» **WHAT TO PRODUCE**
Filter the data for lines with the word "idle" and copy those lines.

» **INFORMATION SUPPLIED**

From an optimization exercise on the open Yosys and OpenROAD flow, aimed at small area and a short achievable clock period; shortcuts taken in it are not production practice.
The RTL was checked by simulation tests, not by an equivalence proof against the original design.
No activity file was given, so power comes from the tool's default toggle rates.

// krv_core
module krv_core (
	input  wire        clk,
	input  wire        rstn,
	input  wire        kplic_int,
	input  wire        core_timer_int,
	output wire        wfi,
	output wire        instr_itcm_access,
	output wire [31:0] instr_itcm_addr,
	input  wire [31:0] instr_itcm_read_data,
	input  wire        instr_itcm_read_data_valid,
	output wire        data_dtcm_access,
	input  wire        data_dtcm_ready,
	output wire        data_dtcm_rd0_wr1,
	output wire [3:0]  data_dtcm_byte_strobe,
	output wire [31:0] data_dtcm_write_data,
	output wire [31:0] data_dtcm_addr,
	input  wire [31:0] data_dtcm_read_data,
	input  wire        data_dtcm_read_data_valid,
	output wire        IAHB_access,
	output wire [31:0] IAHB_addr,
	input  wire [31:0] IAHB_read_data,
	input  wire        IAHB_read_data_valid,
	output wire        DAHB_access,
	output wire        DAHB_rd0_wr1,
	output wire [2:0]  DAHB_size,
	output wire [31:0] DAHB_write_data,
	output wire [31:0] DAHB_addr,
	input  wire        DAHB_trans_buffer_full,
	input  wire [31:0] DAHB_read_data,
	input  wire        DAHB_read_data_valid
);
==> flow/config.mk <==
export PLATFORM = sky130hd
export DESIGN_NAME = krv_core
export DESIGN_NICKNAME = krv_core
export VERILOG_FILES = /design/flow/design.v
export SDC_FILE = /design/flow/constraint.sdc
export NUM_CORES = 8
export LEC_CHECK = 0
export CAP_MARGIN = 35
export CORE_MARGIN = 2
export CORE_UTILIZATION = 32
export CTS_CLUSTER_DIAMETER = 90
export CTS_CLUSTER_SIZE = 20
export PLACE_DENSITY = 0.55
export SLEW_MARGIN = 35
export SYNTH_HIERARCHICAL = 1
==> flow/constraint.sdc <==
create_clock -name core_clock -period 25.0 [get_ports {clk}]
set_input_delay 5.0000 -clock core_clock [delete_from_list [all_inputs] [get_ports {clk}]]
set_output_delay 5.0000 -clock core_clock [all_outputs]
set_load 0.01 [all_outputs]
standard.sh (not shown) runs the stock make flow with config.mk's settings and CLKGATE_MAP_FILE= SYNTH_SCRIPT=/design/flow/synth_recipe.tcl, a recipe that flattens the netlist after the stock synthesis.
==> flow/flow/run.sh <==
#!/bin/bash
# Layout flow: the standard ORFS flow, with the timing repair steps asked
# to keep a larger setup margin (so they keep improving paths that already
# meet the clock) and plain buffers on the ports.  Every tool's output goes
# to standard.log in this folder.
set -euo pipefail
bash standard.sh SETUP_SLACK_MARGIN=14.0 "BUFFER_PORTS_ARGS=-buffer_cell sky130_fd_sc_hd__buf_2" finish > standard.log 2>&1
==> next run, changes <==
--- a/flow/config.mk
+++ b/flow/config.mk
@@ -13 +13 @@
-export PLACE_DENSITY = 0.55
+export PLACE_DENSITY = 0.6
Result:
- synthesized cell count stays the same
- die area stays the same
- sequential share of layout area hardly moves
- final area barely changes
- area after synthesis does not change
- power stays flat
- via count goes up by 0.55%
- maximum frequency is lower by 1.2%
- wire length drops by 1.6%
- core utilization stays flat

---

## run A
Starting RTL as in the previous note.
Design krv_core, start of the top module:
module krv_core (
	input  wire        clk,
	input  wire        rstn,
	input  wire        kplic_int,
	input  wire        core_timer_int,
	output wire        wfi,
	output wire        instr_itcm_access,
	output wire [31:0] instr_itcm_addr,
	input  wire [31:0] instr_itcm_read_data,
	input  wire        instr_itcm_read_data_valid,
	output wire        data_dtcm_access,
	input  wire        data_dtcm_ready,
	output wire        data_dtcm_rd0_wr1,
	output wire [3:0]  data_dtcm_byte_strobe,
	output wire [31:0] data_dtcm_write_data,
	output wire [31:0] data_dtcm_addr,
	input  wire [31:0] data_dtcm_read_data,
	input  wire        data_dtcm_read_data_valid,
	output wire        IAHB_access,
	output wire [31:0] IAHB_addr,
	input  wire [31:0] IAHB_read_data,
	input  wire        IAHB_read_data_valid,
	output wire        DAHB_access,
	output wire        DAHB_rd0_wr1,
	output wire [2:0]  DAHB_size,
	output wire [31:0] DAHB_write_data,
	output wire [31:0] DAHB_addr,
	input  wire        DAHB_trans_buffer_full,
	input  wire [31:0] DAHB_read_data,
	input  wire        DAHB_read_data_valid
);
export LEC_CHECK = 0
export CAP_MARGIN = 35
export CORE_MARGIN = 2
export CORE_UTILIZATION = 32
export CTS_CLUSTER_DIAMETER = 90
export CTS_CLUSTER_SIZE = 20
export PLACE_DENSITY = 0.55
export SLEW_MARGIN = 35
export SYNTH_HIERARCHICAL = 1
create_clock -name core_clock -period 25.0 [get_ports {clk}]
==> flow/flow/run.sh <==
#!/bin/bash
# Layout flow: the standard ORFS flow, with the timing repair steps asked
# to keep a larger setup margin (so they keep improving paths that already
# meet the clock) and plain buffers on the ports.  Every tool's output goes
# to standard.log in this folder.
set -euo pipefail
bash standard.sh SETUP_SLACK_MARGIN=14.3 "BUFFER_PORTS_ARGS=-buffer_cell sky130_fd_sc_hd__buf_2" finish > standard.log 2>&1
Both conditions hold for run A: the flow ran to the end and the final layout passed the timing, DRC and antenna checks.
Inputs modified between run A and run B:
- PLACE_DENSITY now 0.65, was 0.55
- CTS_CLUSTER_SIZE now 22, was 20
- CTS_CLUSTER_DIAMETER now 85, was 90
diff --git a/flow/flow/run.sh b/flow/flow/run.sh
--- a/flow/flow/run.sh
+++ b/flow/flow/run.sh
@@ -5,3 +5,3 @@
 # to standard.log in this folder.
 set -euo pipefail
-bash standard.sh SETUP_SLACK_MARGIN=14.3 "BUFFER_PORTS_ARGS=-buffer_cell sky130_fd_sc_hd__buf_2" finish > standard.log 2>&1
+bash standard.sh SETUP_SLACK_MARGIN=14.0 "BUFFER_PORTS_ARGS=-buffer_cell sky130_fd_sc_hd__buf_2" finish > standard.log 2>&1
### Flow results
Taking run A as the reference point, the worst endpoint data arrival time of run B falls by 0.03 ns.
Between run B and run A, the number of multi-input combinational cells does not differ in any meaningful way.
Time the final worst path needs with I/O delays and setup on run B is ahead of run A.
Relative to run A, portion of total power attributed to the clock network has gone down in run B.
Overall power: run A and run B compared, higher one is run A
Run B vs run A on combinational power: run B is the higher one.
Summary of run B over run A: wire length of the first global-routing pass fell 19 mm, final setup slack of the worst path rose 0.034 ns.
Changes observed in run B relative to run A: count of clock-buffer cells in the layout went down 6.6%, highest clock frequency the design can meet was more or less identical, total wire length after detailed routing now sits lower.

---

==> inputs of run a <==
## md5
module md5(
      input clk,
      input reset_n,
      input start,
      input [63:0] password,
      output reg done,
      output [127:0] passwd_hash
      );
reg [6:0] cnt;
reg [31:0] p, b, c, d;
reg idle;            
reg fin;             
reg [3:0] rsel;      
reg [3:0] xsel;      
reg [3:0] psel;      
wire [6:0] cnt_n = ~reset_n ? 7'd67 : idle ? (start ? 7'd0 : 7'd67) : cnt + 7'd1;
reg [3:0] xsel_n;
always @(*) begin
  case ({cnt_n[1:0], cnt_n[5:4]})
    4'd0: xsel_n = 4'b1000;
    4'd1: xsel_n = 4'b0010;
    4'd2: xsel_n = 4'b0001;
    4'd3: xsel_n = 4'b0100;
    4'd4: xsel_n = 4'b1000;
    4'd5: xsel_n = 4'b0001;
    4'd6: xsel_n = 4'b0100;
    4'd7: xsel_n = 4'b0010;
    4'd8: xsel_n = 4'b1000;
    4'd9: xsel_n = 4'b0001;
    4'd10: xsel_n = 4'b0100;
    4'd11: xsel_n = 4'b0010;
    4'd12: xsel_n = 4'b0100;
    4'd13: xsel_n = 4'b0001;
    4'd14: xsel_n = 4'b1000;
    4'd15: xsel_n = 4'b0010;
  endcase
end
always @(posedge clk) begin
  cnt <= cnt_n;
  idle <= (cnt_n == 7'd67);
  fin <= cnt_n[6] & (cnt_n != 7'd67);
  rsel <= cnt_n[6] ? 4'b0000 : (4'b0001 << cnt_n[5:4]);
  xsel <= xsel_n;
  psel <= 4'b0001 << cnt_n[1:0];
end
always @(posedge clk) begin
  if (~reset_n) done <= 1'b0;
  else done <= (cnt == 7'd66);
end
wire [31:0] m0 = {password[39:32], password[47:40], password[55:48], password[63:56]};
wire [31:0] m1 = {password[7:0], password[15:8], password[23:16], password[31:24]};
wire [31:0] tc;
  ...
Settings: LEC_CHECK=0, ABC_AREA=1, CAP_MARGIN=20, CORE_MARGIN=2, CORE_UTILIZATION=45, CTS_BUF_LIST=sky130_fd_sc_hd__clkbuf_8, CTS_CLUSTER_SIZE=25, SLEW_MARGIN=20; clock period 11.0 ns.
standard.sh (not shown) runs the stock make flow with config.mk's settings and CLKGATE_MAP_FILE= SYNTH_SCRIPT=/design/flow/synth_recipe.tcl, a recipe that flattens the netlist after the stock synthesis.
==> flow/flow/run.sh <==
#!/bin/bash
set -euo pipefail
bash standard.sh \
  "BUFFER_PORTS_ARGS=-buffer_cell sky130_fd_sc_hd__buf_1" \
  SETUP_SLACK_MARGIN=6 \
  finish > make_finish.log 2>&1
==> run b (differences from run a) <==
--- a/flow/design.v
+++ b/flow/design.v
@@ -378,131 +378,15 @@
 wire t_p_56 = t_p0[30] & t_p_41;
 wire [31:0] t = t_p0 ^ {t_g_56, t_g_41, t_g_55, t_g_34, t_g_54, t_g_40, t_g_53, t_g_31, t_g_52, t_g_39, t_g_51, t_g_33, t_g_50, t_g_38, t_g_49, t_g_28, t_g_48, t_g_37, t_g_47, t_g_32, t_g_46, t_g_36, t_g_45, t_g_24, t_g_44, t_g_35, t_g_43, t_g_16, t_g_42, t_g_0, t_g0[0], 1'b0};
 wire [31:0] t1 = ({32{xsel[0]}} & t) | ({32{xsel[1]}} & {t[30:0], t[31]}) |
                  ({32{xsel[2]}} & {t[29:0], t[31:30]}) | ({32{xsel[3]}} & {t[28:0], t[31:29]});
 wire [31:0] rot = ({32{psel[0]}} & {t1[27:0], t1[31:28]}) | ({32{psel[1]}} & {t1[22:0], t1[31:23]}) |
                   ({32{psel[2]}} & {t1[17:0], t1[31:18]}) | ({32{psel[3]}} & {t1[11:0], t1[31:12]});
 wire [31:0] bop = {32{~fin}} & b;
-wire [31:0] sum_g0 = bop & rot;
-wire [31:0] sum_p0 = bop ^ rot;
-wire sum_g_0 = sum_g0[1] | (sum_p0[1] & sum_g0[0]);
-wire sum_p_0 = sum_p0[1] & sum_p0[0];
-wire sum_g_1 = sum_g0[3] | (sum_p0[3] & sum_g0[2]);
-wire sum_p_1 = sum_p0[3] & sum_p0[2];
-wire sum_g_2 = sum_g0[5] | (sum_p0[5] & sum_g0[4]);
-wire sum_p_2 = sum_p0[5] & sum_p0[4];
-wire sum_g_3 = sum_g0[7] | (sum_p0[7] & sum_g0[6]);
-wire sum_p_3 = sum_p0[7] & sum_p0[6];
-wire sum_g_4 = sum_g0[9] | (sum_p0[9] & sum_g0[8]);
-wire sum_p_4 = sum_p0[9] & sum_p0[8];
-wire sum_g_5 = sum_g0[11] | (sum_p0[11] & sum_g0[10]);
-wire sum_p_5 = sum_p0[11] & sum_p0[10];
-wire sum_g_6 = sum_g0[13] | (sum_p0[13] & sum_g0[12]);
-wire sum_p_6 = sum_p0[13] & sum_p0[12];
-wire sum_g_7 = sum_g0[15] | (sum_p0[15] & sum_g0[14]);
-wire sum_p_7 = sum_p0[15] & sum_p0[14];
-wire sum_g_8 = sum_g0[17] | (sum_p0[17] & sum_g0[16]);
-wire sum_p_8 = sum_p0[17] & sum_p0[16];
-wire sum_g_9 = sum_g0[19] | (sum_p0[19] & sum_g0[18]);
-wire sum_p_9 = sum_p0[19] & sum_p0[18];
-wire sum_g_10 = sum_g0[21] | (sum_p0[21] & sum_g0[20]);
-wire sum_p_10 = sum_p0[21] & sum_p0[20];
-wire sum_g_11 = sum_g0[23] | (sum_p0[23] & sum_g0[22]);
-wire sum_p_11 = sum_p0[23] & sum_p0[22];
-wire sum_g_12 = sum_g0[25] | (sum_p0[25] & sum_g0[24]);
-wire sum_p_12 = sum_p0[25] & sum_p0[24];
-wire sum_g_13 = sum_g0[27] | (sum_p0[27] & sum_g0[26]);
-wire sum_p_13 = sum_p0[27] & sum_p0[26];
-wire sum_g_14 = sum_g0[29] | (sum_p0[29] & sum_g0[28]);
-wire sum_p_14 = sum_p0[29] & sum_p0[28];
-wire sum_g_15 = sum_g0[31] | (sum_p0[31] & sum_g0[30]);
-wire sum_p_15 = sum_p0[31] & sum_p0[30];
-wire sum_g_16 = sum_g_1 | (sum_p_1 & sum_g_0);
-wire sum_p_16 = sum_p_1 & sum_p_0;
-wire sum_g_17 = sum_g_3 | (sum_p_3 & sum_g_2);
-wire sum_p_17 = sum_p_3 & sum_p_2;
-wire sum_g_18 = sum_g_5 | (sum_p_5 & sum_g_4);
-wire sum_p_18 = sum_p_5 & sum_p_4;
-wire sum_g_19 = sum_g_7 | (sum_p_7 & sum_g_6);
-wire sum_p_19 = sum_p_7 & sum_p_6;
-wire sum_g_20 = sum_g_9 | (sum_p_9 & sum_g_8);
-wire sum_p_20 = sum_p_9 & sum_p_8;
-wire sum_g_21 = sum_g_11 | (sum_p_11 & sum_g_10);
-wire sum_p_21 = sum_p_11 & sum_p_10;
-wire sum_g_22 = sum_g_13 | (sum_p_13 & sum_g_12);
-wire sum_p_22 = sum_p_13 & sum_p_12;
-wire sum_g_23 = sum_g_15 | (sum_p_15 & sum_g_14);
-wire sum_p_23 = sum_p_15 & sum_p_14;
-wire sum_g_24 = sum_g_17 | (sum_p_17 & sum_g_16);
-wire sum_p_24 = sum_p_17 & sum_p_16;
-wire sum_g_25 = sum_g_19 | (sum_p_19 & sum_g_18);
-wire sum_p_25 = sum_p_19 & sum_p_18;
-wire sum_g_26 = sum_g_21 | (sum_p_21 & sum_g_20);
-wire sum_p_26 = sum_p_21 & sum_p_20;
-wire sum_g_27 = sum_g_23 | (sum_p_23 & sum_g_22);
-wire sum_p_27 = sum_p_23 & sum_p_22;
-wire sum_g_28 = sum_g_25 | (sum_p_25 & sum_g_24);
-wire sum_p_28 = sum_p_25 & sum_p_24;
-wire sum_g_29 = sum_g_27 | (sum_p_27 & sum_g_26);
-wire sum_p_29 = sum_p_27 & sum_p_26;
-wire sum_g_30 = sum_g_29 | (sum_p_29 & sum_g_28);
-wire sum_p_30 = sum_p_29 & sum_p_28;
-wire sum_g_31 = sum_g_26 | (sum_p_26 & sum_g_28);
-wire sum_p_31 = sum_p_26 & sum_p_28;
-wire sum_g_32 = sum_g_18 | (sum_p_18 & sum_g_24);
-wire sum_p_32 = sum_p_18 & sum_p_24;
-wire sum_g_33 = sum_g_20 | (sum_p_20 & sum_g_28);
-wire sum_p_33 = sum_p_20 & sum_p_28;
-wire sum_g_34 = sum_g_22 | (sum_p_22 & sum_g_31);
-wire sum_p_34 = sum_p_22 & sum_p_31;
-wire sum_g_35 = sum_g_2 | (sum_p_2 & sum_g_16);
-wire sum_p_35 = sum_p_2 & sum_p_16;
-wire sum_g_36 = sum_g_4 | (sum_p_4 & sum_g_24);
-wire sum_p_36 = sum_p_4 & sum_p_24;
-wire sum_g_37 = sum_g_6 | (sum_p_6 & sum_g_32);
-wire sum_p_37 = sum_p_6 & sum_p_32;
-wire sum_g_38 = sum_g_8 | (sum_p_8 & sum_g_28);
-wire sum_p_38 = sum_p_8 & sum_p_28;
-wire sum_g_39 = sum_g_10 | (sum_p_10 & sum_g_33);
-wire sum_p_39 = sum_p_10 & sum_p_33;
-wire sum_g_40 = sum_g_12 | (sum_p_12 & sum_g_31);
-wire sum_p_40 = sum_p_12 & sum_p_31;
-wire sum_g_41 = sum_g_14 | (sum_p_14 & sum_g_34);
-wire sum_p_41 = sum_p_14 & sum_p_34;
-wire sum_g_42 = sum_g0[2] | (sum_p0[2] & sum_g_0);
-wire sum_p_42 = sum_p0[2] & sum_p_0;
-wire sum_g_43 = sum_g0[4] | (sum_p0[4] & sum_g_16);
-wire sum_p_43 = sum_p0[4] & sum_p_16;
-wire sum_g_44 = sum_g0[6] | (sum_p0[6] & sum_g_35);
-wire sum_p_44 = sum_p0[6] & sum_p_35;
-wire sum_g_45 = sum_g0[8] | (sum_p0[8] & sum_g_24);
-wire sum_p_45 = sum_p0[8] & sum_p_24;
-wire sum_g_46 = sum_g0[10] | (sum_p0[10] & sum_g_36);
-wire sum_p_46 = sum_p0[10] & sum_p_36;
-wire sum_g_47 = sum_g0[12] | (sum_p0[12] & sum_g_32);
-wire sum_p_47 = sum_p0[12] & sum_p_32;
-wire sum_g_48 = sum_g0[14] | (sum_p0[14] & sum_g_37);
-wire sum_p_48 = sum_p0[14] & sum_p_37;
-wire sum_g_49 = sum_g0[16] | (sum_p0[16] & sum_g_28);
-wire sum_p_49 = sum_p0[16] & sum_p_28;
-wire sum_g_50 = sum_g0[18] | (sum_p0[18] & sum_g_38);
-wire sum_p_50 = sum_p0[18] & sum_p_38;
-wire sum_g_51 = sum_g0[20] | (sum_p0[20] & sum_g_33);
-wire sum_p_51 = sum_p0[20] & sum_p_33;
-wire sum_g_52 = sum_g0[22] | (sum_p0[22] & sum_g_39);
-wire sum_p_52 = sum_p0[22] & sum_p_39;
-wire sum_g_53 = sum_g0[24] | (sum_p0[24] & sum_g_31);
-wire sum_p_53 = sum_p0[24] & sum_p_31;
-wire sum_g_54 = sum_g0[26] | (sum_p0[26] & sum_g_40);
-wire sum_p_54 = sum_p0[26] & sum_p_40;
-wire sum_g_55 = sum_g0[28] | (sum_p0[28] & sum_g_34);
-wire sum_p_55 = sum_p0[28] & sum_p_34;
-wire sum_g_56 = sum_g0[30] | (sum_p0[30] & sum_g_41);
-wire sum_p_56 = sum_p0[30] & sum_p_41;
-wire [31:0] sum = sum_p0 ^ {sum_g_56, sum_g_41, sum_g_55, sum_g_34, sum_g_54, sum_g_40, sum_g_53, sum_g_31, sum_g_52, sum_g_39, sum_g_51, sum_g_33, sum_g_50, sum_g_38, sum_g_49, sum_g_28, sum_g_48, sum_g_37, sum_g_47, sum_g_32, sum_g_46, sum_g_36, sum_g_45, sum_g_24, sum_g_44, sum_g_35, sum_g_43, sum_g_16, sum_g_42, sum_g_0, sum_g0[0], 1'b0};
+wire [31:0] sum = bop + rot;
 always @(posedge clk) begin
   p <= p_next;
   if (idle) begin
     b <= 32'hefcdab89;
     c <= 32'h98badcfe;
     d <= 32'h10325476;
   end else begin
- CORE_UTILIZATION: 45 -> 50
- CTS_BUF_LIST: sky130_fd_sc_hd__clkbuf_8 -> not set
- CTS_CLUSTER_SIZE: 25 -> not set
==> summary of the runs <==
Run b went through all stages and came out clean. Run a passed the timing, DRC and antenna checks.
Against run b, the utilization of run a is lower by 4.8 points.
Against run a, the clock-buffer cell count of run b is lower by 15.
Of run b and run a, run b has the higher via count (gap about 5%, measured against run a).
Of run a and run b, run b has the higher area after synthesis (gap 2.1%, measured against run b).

» **SOLUTION FOR THIS TASK**
reg idle;            
wire [6:0] cnt_n = ~reset_n ? 7'd67 : idle ? (start ? 7'd0 : 7'd67) : cnt + 7'd1;
  idle <= (cnt_n == 7'd67);
   if (idle) begin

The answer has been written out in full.